▶ TASK PROMPT
Up to and including the line containing "after CTS | 1.00 | 237 | 59.9 | 35.9 | 59", please reproduce the lines of the listing below, starting from the top.

▶ DATA EXCERPTS
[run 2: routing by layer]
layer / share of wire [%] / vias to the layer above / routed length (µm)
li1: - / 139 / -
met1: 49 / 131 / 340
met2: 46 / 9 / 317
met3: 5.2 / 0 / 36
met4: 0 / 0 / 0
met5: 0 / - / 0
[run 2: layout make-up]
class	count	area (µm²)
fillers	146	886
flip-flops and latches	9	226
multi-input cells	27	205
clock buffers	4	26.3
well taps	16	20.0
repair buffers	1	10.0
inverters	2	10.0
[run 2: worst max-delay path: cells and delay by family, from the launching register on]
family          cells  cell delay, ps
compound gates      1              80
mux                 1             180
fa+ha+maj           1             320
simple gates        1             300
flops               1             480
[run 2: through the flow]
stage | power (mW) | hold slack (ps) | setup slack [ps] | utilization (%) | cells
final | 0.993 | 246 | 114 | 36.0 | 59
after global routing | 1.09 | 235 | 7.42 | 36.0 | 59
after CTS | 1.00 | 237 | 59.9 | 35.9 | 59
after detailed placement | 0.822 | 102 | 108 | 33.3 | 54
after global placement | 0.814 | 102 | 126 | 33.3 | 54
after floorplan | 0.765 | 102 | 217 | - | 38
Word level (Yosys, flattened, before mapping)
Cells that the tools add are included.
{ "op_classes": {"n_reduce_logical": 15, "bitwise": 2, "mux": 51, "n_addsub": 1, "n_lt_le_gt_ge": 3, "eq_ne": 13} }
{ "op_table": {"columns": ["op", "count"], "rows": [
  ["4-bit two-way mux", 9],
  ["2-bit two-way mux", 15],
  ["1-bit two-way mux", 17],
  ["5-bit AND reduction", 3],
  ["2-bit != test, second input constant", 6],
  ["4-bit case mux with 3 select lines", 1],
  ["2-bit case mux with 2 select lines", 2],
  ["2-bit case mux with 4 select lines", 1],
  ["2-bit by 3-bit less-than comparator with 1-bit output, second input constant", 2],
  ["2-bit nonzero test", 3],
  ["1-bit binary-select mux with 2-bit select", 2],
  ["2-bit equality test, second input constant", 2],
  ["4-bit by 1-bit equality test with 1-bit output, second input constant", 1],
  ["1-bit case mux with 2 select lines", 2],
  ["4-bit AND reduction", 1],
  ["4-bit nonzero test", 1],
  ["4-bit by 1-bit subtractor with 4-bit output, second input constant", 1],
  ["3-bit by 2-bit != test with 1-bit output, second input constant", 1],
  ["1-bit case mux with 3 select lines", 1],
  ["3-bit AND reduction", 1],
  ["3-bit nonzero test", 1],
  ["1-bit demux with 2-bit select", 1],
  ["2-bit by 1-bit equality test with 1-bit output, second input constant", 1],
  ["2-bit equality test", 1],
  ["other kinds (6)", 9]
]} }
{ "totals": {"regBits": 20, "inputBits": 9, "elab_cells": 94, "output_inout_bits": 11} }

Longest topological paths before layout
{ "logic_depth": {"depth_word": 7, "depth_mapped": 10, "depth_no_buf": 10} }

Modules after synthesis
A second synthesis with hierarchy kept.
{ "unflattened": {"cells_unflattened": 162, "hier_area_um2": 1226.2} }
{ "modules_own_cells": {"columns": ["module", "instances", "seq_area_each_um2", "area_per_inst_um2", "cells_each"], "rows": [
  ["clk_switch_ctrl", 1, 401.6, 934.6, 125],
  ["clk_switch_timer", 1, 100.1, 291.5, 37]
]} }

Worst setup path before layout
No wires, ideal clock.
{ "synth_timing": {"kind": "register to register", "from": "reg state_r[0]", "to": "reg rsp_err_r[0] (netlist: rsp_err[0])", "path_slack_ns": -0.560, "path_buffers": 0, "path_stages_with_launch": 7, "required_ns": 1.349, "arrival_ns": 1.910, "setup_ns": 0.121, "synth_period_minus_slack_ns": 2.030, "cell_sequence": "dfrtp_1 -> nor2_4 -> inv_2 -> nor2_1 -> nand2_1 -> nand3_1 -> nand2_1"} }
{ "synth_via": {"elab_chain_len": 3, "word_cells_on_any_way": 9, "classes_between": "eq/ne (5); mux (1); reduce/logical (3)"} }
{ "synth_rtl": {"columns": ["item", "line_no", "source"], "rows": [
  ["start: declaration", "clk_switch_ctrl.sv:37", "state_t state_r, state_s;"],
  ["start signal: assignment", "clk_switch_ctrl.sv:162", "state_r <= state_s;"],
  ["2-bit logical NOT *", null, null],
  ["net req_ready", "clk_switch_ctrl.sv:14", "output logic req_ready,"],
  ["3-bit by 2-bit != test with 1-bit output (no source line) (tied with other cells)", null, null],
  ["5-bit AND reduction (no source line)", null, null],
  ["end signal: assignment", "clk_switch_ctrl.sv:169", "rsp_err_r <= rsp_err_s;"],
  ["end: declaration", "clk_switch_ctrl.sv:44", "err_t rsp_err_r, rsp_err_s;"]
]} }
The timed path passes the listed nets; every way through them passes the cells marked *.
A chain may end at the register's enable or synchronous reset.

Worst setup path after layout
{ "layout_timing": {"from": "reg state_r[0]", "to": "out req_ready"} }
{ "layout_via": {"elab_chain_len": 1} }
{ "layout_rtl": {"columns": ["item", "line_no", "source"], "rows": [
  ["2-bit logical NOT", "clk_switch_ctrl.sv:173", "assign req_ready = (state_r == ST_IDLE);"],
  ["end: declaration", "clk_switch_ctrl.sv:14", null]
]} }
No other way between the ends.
==> src/rtl/rom_fetch_arbiter_pkg.sv <==
// Shared types and constants for the instruction-ROM fetch arbiter.
// Owner tags travel down the in-flight pipeline alongside each ROM read.
package rom_fetch_arbiter_pkg;

    localparam logic MASTER_FETCH = 1'b0;
    localparam logic MASTER_DATA  = 1'b1;

    localparam int ROM_LAT_MIN = 1;
    localparam int ROM_LAT_MAX = 4;

    typedef struct packed {
        logic valid;
        logic owner;
    } owner_tag_t;

    // Drop a fetch-owned tag while a redirect is in progress.
    function automatic owner_tag_t kill_fetch(owner_tag_t t, logic flush);
        owner_tag_t r;
        r = t;
        if (flush && (t.owner == MASTER_FETCH)) begin
            r.valid = 1'b0;
        end
        return r;
    endfunction

endpackage

==> src/rtl/rom_owner_pipe.sv <==
// In-flight owner tracker: fixed-depth shift register of owner tags.
// Fetch-owned entries are killed on flush; master-1 entries pass through.
module rom_owner_pipe
    import rom_fetch_arbiter_pkg::*;
#(
    parameter int DEPTH = 1
) (
    input  logic       clk,
    input  logic       rst,
    input  owner_tag_t push_i,
    input  logic       flush_i,
    output owner_tag_t tail_o
);

    owner_tag_t stage_q [DEPTH];
    owner_tag_t stage_d [DEPTH];

    // Next state: shift by one, applying the fetch kill at every stage.
    always_comb begin
        stage_d[0] = kill_fetch(push_i, flush_i);
        for (int i = 1; i < DEPTH; i++) begin
            stage_d[i] = kill_fetch(stage_q[i-1], flush_i);
        end
    end

    // Pipeline advances every cycle; reset drops everything in flight.
    always_ff @(posedge clk or posedge rst) begin
        if (rst) begin
            for (int i = 0; i < DEPTH; i++) begin
                stage_q[i] <= '0;
            end
        end else begin
            for (int i = 0; i < DEPTH; i++) begin
                stage_q[i] <= stage_d[i];
            end
        end
    end

    assign tail_o = stage_q[DEPTH-1];

endmodule

==> src/rtl/rom_fetch_arbiter.sv <==
// Two-master arbiter for the shared instruction ROM, one read per cycle.
// Define ROM_ARB_RR_EN for round-robin; default is fixed m0-over-m1 priority.
module rom_fetch_arbiter
    import rom_fetch_arbiter_pkg::*;
#(
    parameter int ADDR_W      = 32,
    parameter int DATA_W      = 32,
    parameter int ROM_LATENCY = 1
) (
    input  logic              clk,
    input  logic              rst,
    input  logic              m0_req_i,
    input  logic [ADDR_W-1:0] m0_addr_i,
    output logic              m0_gnt_o,
    output logic              m0_rvalid_o,
    output logic [DATA_W-1:0] m0_rdata_o,
    input  logic              m1_req_i,
    input  logic [ADDR_W-1:0] m1_addr_i,
    output logic              m1_gnt_o,
    output logic              m1_rvalid_o,
    output logic [DATA_W-1:0] m1_rdata_o,
    input  logic              flush_i,
    output logic              rom_en_o,
    output logic [ADDR_W-1:0] rom_addr_o,
    input  logic [DATA_W-1:0] rom_data_i
);

    if (ROM_LATENCY < ROM_LAT_MIN || ROM_LATENCY > ROM_LAT_MAX) begin : g_bad_latency
        $error("rom_fetch_arbiter: ROM_LATENCY must be 1..4");
    end

    owner_tag_t push;
    owner_tag_t tail;

`ifdef ROM_ARB_RR_EN
    logic last_winner_q;
    logic last_winner_d;

    // Contended cycles go to the master that did not win last time.
    always_comb begin
        m0_gnt_o = 1'b0;
        m1_gnt_o = 1'b0;
        if (!rst) begin
            if (m0_req_i && m1_req_i) begin
                m0_gnt_o = (last_winner_q == MASTER_DATA);
                m1_gnt_o = (last_winner_q == MASTER_FETCH);
            end else begin
                m0_gnt_o = m0_req_i;
                m1_gnt_o = m1_req_i;
            end
        end
        last_winner_d = last_winner_q;
        if (m0_gnt_o) begin
            last_winner_d = MASTER_FETCH;
        end else if (m1_gnt_o) begin
            last_winner_d = MASTER_DATA;
        end
    end

    // Reset favours the fetch port on the first contended cycle.
    always_ff @(posedge clk or posedge rst) begin
        if (rst) begin
            last_winner_q <= MASTER_DATA;
        end else begin
            last_winner_q <= last_winner_d;
        end
    end
`else
    // Fixed priority: the fetch port always wins contention.
    always_comb begin
        m0_gnt_o = m0_req_i & ~rst;
        m1_gnt_o = m1_req_i & ~m0_req_i & ~rst;
    end
`endif

    // ROM strobe and address follow the single winner; idle drives zero.
    always_comb begin
        rom_en_o   = m0_gnt_o | m1_gnt_o;
        rom_addr_o = '0;
        if (m0_gnt_o) begin
            rom_addr_o = m0_addr_i;
        end else if (m1_gnt_o) begin
            rom_addr_o = m1_addr_i;
        end
        push.valid = rom_en_o;
        push.owner = m1_gnt_o ? MASTER_DATA : MASTER_FETCH;
    end

    rom_owner_pipe #(
        .DEPTH (ROM_LATENCY)
    ) u_owner_pipe (
        .clk     (clk),
        .rst     (rst),
        .push_i  (push),
        .flush_i (flush_i),
        .tail_o  (tail)
    );

    // Steer returning ROM data to the owner; the other port sees zero.
    always_comb begin
        m0_rvalid_o = tail.valid & (tail.owner == MASTER_FETCH);
        m1_rvalid_o = tail.valid & (tail.owner == MASTER_DATA);
        m0_rdata_o  = m0_rvalid_o ? rom_data_i : '0;
        m1_rdata_o  = m1_rvalid_o ? rom_data_i : '0;
    end

endmodule
<file path="src/rtl/pwm_meas_pkg.sv">
// Shared types and default parameters for the PWM period/high-time meter.
package pwm_meas_pkg;

  localparam int unsigned DefCntW       = 16;
  localparam int unsigned DefSyncStages = 2;

  typedef enum logic [1:0] {
    StIdle,
    StHigh,
    StLow
  } state_e;

endpackage

</file>
<file path="src/rtl/sync_edge_det.sv">
// Multi-flop synchronizer for an asynchronous input followed by rise/fall edge detection.
module sync_edge_det #(
  parameter int unsigned SYNC_STAGES = 2
) (
  input  logic clk,
  input  logic rst_n,
  input  logic d,
  output logic rise,
  output logic fall
);

  logic [SYNC_STAGES-1:0] sync_q;
  logic                   delay_q;
  logic                   sync;

  assign sync = sync_q[SYNC_STAGES-1];

  always_ff @(posedge clk or negedge rst_n) begin
    if (!rst_n) begin
      sync_q  <= '0;
      delay_q <= 1'b0;
    end else begin
      sync_q  <= {sync_q[SYNC_STAGES-2:0], d};
      delay_q <= sync;
    end
  end

  assign rise = sync & ~delay_q;
  assign fall = ~sync & delay_q;

endmodule

</file>
<file path="src/rtl/pwm_meas.sv">
// Measures period and high time of an asynchronous PWM input in clk cycles.
// Optional stuck-input detection is enabled by defining PWM_MEAS_STUCK_DET_EN.
module pwm_meas
  import pwm_meas_pkg::*;
#(
  parameter int unsigned CNT_W       = DefCntW,
  parameter int unsigned SYNC_STAGES = DefSyncStages
) (
  input  logic             clk,
  input  logic             rst_n,
  input  logic             sig_in,
  input  logic             clr,
  output logic             meas_valid,
  input  logic             meas_ready,
  output logic [CNT_W-1:0] period_cnt,
  output logic [CNT_W-1:0] high_cnt,
  output logic             overrun
`ifdef PWM_MEAS_STUCK_DET_EN
  ,
  output logic             stuck
`endif
);

  localparam logic [CNT_W-1:0] CntMax = '1;

  logic rise, fall;

  sync_edge_det #(
    .SYNC_STAGES(SYNC_STAGES)
  ) u_sync_edge_det (
    .clk  (clk),
    .rst_n(rst_n),
    .d    (sig_in),
    .rise (rise),
    .fall (fall)
  );

  state_e           state_q, state_d;
  logic [CNT_W-1:0] cnt_q, cnt_d;
  logic [CNT_W-1:0] high_meas_q, high_meas_d;
  logic [CNT_W-1:0] period_q, period_d;
  logic [CNT_W-1:0] high_q, high_d;
  logic             valid_q, valid_d;
  logic             overrun_q, overrun_d;
  logic             publish, handshake, sat;
`ifdef PWM_MEAS_STUCK_DET_EN
  logic             stuck_q, stuck_d;
`endif

  assign handshake = valid_q & meas_ready;
  assign sat       = (cnt_q == CntMax);

  always_comb begin
    state_d     = state_q;
    high_meas_d = high_meas_q;
    period_d    = period_q;
    high_d      = high_q;
    valid_d     = valid_q;
    overrun_d   = overrun_q;
    publish     = 1'b0;
`ifdef PWM_MEAS_STUCK_DET_EN
    stuck_d     = stuck_q;
`endif

    if (rise) begin
      cnt_d = CNT_W'(1);
    end else if (!sat) begin
      cnt_d = cnt_q + CNT_W'(1);
    end else begin
      cnt_d = cnt_q;
    end

    unique case (state_q)
      StIdle: if (rise) state_d = StHigh;
      StHigh: begin
        if (fall) begin
          state_d     = StLow;
          high_meas_d = cnt_q;
        end
      end
      StLow: begin
        if (rise) begin
          state_d = StHigh;
          publish = 1'b1;
        end
      end
      default: state_d = StIdle;
    endcase

`ifdef PWM_MEAS_STUCK_DET_EN
    // A saturated count with no edge means the input has stopped toggling.
    if (rise) begin
      stuck_d = 1'b0;
    end else if (sat && ((state_q == StHigh && !fall) || state_q == StLow)) begin
      state_d = StIdle;
      stuck_d = 1'b1;
    end
`endif

    // A pending result is never overwritten unless it is accepted this very cycle.
    if (publish) begin
      if (!valid_q || handshake) begin
        valid_d  = 1'b1;
        period_d = cnt_q;
        high_d   = high_meas_q;
      end else begin
        overrun_d = 1'b1;
      end
    end else if (handshake) begin
      valid_d = 1'b0;
    end

    if (clr) begin
      state_d     = StIdle;
      cnt_d       = '0;
      high_meas_d = '0;
      period_d    = '0;
      high_d      = '0;
      valid_d     = 1'b0;
      overrun_d   = 1'b0;
`ifdef PWM_MEAS_STUCK_DET_EN
      stuck_d     = 1'b0;
`endif
    end
  end

  always_ff @(posedge clk or negedge rst_n) begin
    if (!rst_n) begin
      state_q     <= StIdle;
      cnt_q       <= '0;
      high_meas_q <= '0;
      period_q    <= '0;
      high_q      <= '0;
      valid_q     <= 1'b0;
      overrun_q   <= 1'b0;
`ifdef PWM_MEAS_STUCK_DET_EN
      stuck_q     <= 1'b0;
`endif
    end else begin
      state_q     <= state_d;
      cnt_q       <= cnt_d;
      high_meas_q <= high_meas_d;
      period_q    <= period_d;
      high_q      <= high_d;
      valid_q     <= valid_d;
      overrun_q   <= overrun_d;
`ifdef PWM_MEAS_STUCK_DET_EN
      stuck_q     <= stuck_d;
`endif
    end
  end

  assign meas_valid = valid_q;
  assign period_cnt = period_q;
  assign high_cnt   = high_q;
  assign overrun    = overrun_q;
`ifdef PWM_MEAS_STUCK_DET_EN
  assign stuck      = stuck_q;
`endif

endmodule
</file>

▶ TASK RESPONSE
[run 2: routing by layer]
layer / share of wire [%] / vias to the layer above / routed length (µm)
li1: - / 139 / -
met1: 49 / 131 / 340
met2: 46 / 9 / 317
met3: 5.2 / 0 / 36
met4: 0 / 0 / 0
met5: 0 / - / 0
[run 2: layout make-up]
class	count	area (µm²)
fillers	146	886
flip-flops and latches	9	226
multi-input cells	27	205
clock buffers	4	26.3
well taps	16	20.0
repair buffers	1	10.0
inverters	2	10.0
[run 2: worst max-delay path: cells and delay by family, from the launching register on]
family          cells  cell delay, ps
compound gates      1              80
mux                 1             180
fa+ha+maj           1             320
simple gates        1             300
flops               1             480
[run 2: through the flow]
stage | power (mW) | hold slack (ps) | setup slack [ps] | utilization (%) | cells
final | 0.993 | 246 | 114 | 36.0 | 59
after global routing | 1.09 | 235 | 7.42 | 36.0 | 59
after CTS | 1.00 | 237 | 59.9 | 35.9 | 59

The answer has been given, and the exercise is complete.